*What to do:*
Below are the records; copy each line in which "period" occurs.

··· Source information ···

// apb_dut
module apb_dut (
  input  wire        PSEL,
  input  wire        PENABLE,
  input  wire [31:0] PADDR,
  input  wire        PWRITE,
  input  wire [31:0] PWDATA,
  input  wire        PCLK,
  input  wire        PRESET,
  output reg  [31:0] PRDATA,
  output reg         PREADY,
  output reg         PSLVERR
);
Settings: LEC_CHECK=0, CAP_MARGIN=20, CORE_MARGIN=2, CORE_UTILIZATION=11, SLEW_MARGIN=20; clock period 6.59 ns.
run.sh (not shown) runs the stock make flow with config.mk's settings and CLKGATE_MAP_FILE=.
The starting point went through all stages and came out clean.
Next try:
- ABC_AREA: unset -> 0
- CORE_UTILIZATION: 11 -> 72
- CTS_CLUSTER_DIAMETER: unset -> 204
- CTS_CLUSTER_SIZE: unset -> 47
- PLACE_DENSITY_LB_ADDON: unset -> 0.17
- SETUP_SLACK_MARGIN: unset -> 0.69
- clock period: 6.59 -> 2.33 ns (I/O delays scaled with it)
=> The new run never finished: it broke off in 5_1_grt. Synthesized area does not change. Die area went down by 84%. Synthesized cell count stays the same.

···

*Task answer:*
Settings: LEC_CHECK=0, CAP_MARGIN=20, CORE_MARGIN=2, CORE_UTILIZATION=11, SLEW_MARGIN=20; clock period 6.59 ns.
- clock period: 6.59 -> 2.33 ns (I/O delays scaled with it)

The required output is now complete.